DNA Electronics Ltd, a fabless provider of semiconductor solutions for real-time DNA and RNA detection, announced the company has been awarded three key patents for semiconductor-based nucleotide detection. These latest patent allowances in the United States, China and Europe build upon DNA Electronics’ strong semiconductor IP portfolio, relevant parts of which have been licensed non-exclusively to Roche and Life Technologies in recent months.
The core platform is based on an invention by semiconductor healthcare pioneer Professor Chris Toumazou FRS – founder and CEO of DNA Electronics – and a research student of his. In 2001, they found that when two complementary nucleotides bind together, protons are released, which generates a pH change, and that this pH change could switch on a microchip-based transistor known as an ion-sensitive field-effect transistor (ISFET). This effectively became a form of true “DNA Logic”, turning the nucleotides of the DNA code into the 0 and 1 of digital computing. Since then, DNA Electronics has gone on to expand its IP portfolio and continues to develop its handheld Genalysis® semiconductor platform which offers unprecedented point-of-care results for infection detection and pharmacogenetics – predicting how a patient will likely respond to specific medication.

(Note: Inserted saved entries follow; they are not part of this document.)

**config.mk**
```make
export PLATFORM = sky130hd
export DESIGN_NAME = imem_loader_flat
export DESIGN_NICKNAME = d
export VERILOG_FILES = /design/src/rtl/imem_loader_if.sv /design/src/rtl/imem_loader.sv /design/src/flat_wrapper.sv
export SDC_FILE = /design/constraint.sdc
export NUM_CORES = 1
export LEC_CHECK = 0
export CORE_MARGIN = 4
export CORE_UTILIZATION = 39
export CTS_BUF_LIST = sky130_fd_sc_hd__clkbuf_8 sky130_fd_sc_hd__clkbuf_16
export DETAILED_ROUTE_END_ITERATION = 12
export PLACE_DENSITY_LB_ADDON = 0.08
export SLEW_MARGIN = 20
export SYNTH_ARGS = -nofsm -noshare
export SYNTH_HDL_FRONTEND = slang
export SYNTH_SLANG_ARGS = --single-unit
```
**constraint.sdc**
```tcl
create_clock -name clk -period 3.3 [get_ports clk]
set_input_delay 0.66 -clock clk [delete_from_list [all_inputs] [get_ports clk]]
set_output_delay 0.66 -clock clk [all_outputs]
set_load 0.03 [all_outputs]
```
**src/rtl/imem_loader_if.sv**
```systemverilog
// Bus bundle between the UART-driven instruction-memory loader and its surroundings.
// master: the loader itself; slave: the UART/CPU/memory side that drives start, rx_* and cpu_addr.
interface imem_loader_if #(
  parameter int DATA_WIDTH = 32,
  parameter int ADDR_WIDTH = 6
);
  logic                  start;
  logic                  rx_valid;
  logic [7:0]            rx_data;
  logic [ADDR_WIDTH-1:0] cpu_addr;
  logic [ADDR_WIDTH-1:0] mem_addr;
  logic [DATA_WIDTH-1:0] mem_data;
  logic                  mem_we;
  logic                  cpu_stall;
  logic                  done;
  logic                  err;

  modport master (
    input  start, rx_valid, rx_data, cpu_addr,
    output mem_addr, mem_data, mem_we, cpu_stall, done, err
  );

  modport slave (
    output start, rx_valid, rx_data, cpu_addr,
    input  mem_addr, mem_data, mem_we, cpu_stall, done, err
  );
endinterface

```
**src/rtl/imem_loader.sv**
```systemverilog
// Loads a program into instruction memory from a UART byte stream: header word count, then little-endian words.
// Optional trailing XOR checksum byte when IMEM_LOADER_CHECKSUM_EN is defined.
module imem_loader #(
  parameter int DATA_WIDTH = 32,
  parameter int ADDR_WIDTH = 6
) (
  input logic          clk,
  input logic          rst,
  imem_loader_if.master bus
);
  localparam int unsigned DEPTH = 2 ** ADDR_WIDTH;

`ifdef IMEM_LOADER_CHECKSUM_EN
  typedef enum logic [2:0] {IDLE, HDR, LOAD, CHK, DONE} state_t;
`else
  typedef enum logic [1:0] {IDLE, HDR, LOAD, DONE} state_t;
`endif

  state_t                state, state_next;
  logic [ADDR_WIDTH-1:0] word_idx;
  logic [ADDR_WIDTH-1:0] last_idx;
  logic [ADDR_WIDTH-1:0] hdr_last;
  logic [1:0]            byte_cnt;
  logic [23:0]           asm_reg;
  logic [DATA_WIDTH-1:0] mem_data_q;
  logic                  mem_we_q;
  logic                  byte_acc;
  logic                  word_done;
  logic                  last_word;

  assign byte_acc  = bus.rx_valid && (state == LOAD);
  assign word_done = byte_acc && (byte_cnt == 2'd3);
  // word_idx already points at the word being assembled, so this flags the final word.
  assign last_word = word_done && (word_idx == last_idx);

  assign bus.mem_we   = mem_we_q;
  assign bus.mem_data = mem_data_q;
  assign bus.mem_addr = bus.cpu_stall ? word_idx : bus.cpu_addr;

  // Header byte to index of the final word; 0 or an oversize count means a full memory.
  always_comb begin
    hdr_last = ADDR_WIDTH'(DEPTH - 1);
    if (bus.rx_data != 8'd0 && 32'(bus.rx_data) <= DEPTH)
      hdr_last = ADDR_WIDTH'(32'(bus.rx_data) - 32'd1);
  end

  // NOTE: every output of this block gets a default first so no path can infer a latch.
  always_comb begin
    state_next    = state;
    bus.done      = 1'b0;
    bus.cpu_stall = 1'b1;
    unique case (state)
      IDLE: begin
        bus.cpu_stall = 1'b0;
        if (bus.start) state_next = HDR;
      end
      HDR:  if (bus.rx_valid) state_next = LOAD;
`ifdef IMEM_LOADER_CHECKSUM_EN
      LOAD: if (last_word) state_next = CHK;
      CHK:  if (bus.rx_valid) state_next = DONE;
`else
      LOAD: if (last_word) state_next = DONE;
`endif
      DONE: begin
        bus.done   = 1'b1;
        state_next = IDLE;
      end
      default: state_next = IDLE;
    endcase
  end

  // NOTE: sequential state uses non-blocking assignments only, so every register sees pre-edge values.
  always_ff @(posedge clk or posedge rst) begin
    if (rst) begin
      state      <= IDLE;
      word_idx   <= '0;
      last_idx   <= '0;
      byte_cnt   <= '0;
      asm_reg    <= '0;
      mem_data_q <= '0;
      mem_we_q   <= 1'b0;
    end else begin
      state    <= state_next;
      mem_we_q <= word_done;
      if (state == IDLE && bus.start) begin
        word_idx <= '0;
        byte_cnt <= '0;
        asm_reg  <= '0;
      end
      if (state == HDR && bus.rx_valid) last_idx <= hdr_last;
      if (byte_acc) begin
        byte_cnt <= byte_cnt + 2'd1;
        unique case (byte_cnt)
          2'd0: asm_reg[7:0]   <= bus.rx_data;
          2'd1: asm_reg[15:8]  <= bus.rx_data;
          2'd2: asm_reg[23:16] <= bus.rx_data;
          2'd3: mem_data_q     <= {bus.rx_data, asm_reg};
          default: ;
        endcase
      end
      // Advance after the write cycle; holding at the final index keeps it in range.
      if (mem_we_q && word_idx != last_idx) word_idx <= word_idx + 1'b1;
    end
  end

`ifdef IMEM_LOADER_CHECKSUM_EN
  logic [7:0] xor_q;
  logic       err_q;

  always_ff @(posedge clk or posedge rst) begin
    if (rst) begin
      xor_q <= 8'd0;
      err_q <= 1'b0;
    end else begin
      if (state == IDLE && bus.start) begin
        xor_q <= 8'd0;
        err_q <= 1'b0;
      end
      if (byte_acc) xor_q <= xor_q ^ bus.rx_data;
      if (state == CHK && bus.rx_valid && bus.rx_data != xor_q) err_q <= 1'b1;
    end
  end

  assign bus.err = err_q;
`else
  assign bus.err = 1'b0;
`endif
endmodule

```
**src/flat_wrapper.sv**
```systemverilog
// flat-port wrapper written by rule: the top's interface ports become plain ports
module imem_loader_flat 
#(
  parameter int DATA_WIDTH = 32,
  parameter int ADDR_WIDTH = 6
)
  (clk, rst, bus_start, bus_rx_valid, bus_rx_data, bus_cpu_addr, bus_mem_addr, bus_mem_data, bus_mem_we, bus_cpu_stall, bus_done, bus_err);
  imem_loader_if #(.DATA_WIDTH(DATA_WIDTH), .ADDR_WIDTH(ADDR_WIDTH)) bus_i ();
  input logic clk;
  input logic rst;
  input wire logic [$bits(bus_i.start)-1:0] bus_start;
  input wire logic [$bits(bus_i.rx_valid)-1:0] bus_rx_valid;
  input wire logic [$bits(bus_i.rx_data)-1:0] bus_rx_data;
  input wire logic [$bits(bus_i.cpu_addr)-1:0] bus_cpu_addr;
  output wire logic [$bits(bus_i.mem_addr)-1:0] bus_mem_addr;
  output wire logic [$bits(bus_i.mem_data)-1:0] bus_mem_data;
  output wire logic [$bits(bus_i.mem_we)-1:0] bus_mem_we;
  output wire logic [$bits(bus_i.cpu_stall)-1:0] bus_cpu_stall;
  output wire logic [$bits(bus_i.done)-1:0] bus_done;
  output wire logic [$bits(bus_i.err)-1:0] bus_err;
  assign bus_i.start = bus_start;
  assign bus_i.rx_valid = bus_rx_valid;
  assign bus_i.rx_data = bus_rx_data;
  assign bus_i.cpu_addr = bus_cpu_addr;
  assign bus_mem_addr = bus_i.mem_addr;
  assign bus_mem_data = bus_i.mem_data;
  assign bus_mem_we = bus_i.mem_we;
  assign bus_cpu_stall = bus_i.cpu_stall;
  assign bus_done = bus_i.done;
  assign bus_err = bus_i.err;
  imem_loader #(.DATA_WIDTH(DATA_WIDTH), .ADDR_WIDTH(ADDR_WIDTH)) u_core (.clk(clk), .rst(rst), .bus(bus_i));
endmodule
```
==> flow_results.org <==
** Outcome
- The flow ran to the end, and the final reports show no timing, DRC or antenna violations.

** Worst setup path
- STA puts the critical path data required time at between 2000 and 3000 ps.
- Data arrival time of the worst path :: roughly 2300 ps
- The worst setup path is captured at a primary output.
- Crit Path Category :: flop to primary output
- Crit path max fanout :: 12
- Element type at the critical path start :: flop

** Power and ir drop
- For this design the static power due to leakage is ~1.9 nW.
- The completed layout was analyzed and its total power is roughly 3.4 mW.
- Maximum ir drop on the vdd rail :: 0.386 mV
- For this design the ratio of total power to cell area is ~800 nW/um2.

** Logic synthesis
- In this run the mean area of a mapped cell was roughly 11 um2.
- Cell Area, Synth :: 3250 um2
- Cell type with the largest total area after synthesis :: sky130_fd_sc_hd__dfrtp_1
- The number of nets in the synthesized netlist is around 330.
- Synthesis produced a netlist whose cell count is 300.
- In this run, synthesis produced a sequential element count of 73.
- Top cells by area, synth :: sky130_fd_sc_hd__dfrtp_1, sky130_fd_sc_hd__mux2_2, sky130_fd_sc_hd__nand2_1, sky130_fd_sc_hd__o21ai_0, sky130_fd_sc_hd__ha_1
- Register area share after synthesis :: 0.563
- After synthesis, the netlist uses 30 different library cells.
- The share of synthesized area in the top cell type comes to 0.563.
- The Yosys step of the flow raised 0 warnings.

** Timing
- Total of endpoints with negative setup slack in the final report :: 0
- In this run the tightest slew margin relative to its limit is 0.546.
- Layout Skew :: roughly 9.5 ps
- Final Hold Slack :: between 400 and 500 ps
- In the post-route analysis, the smallest setup slack over all paths is between 300 and 400 ps.
- Share of the clock period used by the worst path :: 0.888
- The clock period could shrink to ~3000 ps.
- Setup repair after global routing left no endpoint under its margin.
- Based on the critical path, the design can be clocked at up to ~340 MHz.
- The final max-slew violation count is 0.
- In the final timing run, aggregate negative setup slack is 0 ps.
- For the pin with the worst max-slew slack, the measured transition is ~680 ps.
- Fin. Hold Viols :: 0

** Floorplan
- The initialized floorplan defines 33 standard-cell rows.
- Height of the die :: about 99 um
- In this run the standard cell core region covers ~8200 um2.
- I/O pin total :: 60
- Die Outline Area :: ~10000 um2
- The floorplan step set the die width to 99.2 um.
- Initial core utilization :: 0.397

** Final layout
- After filler insertion, the fill cell instance count of the layout stands at 767.
- Register Area :: 1830 um2
- Multi-input gate area :: ~1300 um2
- Antenna diode instance count :: 0
- Of the cells placed in the final design, the portion with a size suffix greater than 1 is 0.165.
- Max FFs per register :: 32
- Area added between synthesis and finish :: 28.4%
- For this run, the post-layout net count is ~390.

** Hold path
- Worst hold path type :: flop to flop

** Clock tree
- Clock-pin slew was measured on the worst setup and hold paths at about 80 ps.
- Post-cts repair resize count :: 0
- TritonCTS Sinks :: 73
- Clock tree synthesis inserted a total of 9 buffers.
- Post CTS Setup Buffer Count :: 0
- Post-CTS Hold Fix Bufs :: 0
- CTS built an H-tree with a depth of 3.
- Later-pin clock latency in the skew report :: between 300 and 400 ps
- The clock passes through at most 2 buffers.
- TritonCTS built the clock tree.
- The cell sitting at the root of the clock tree is a sky130_fd_sc_hd__clkbuf_8.

** Place
- Port buffering added 58 buffers.
- Once detailed placement completed, the half-perimeter wirelength came to approximately 4800 um.
- Before CTS, the worst setup slack after placement is 609 ps.
- Gpl congestion :: roughly 0.76

** Global routing
- Across every metal layer, demand over resource in global routing totals 0.154.
- The via count of the first global-routing pass was 2333.
- Leftover overflow at the end of global routing :: 0
- Largest net degree at the start of global routing :: between 40 and 50
- Wire length of the first global-routing pass :: approximately 12000 um
- Number of antenna violations at the first check in global routing :: 0

** Route
- The first routing iteration left between 60 and 70 violations.
- Via-to-Cell Ratio :: about 5
- In the routed design, unresolved DRC markers number 0.
- Remaining antenna violation count :: 0
- The routed design has 6820 um of wire.
- Across all layers, the routed design uses approximately 2300 vias.
- Routed wirelength normalized by instance count :: 14.6 um
- Before antenna repair, the detailed router went through 4 iterations.

** Job
- Count of maximum capacitance violations :: 0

Commenting on the recent developments in the company, Professor Chris Toumazou said, “DNA Electronics has a technology and an IP portfolio with wide applicability and the potential to significantly transform life sciences and healthcare. We want to enable our licensees to pioneer semiconductors in the life science markets, as is now happening in the field of DNA sequencing. We provided access to relevant IP to Ion Torrent, and its subsequent acquisition by Life Technologies signifies the value of semiconductor-based sequencing platforms. As a company we are excited about this development and, as recently announced, we look forward to working with Roche’s 454 Life Sciences to utilize our silicon chip expertise to support them in the development of their semiconductor sequencing platform.” He goes on to say, “With these new patents awarded to the company, we are in an even stronger position to pursue our non-exclusive platform licensing structure.”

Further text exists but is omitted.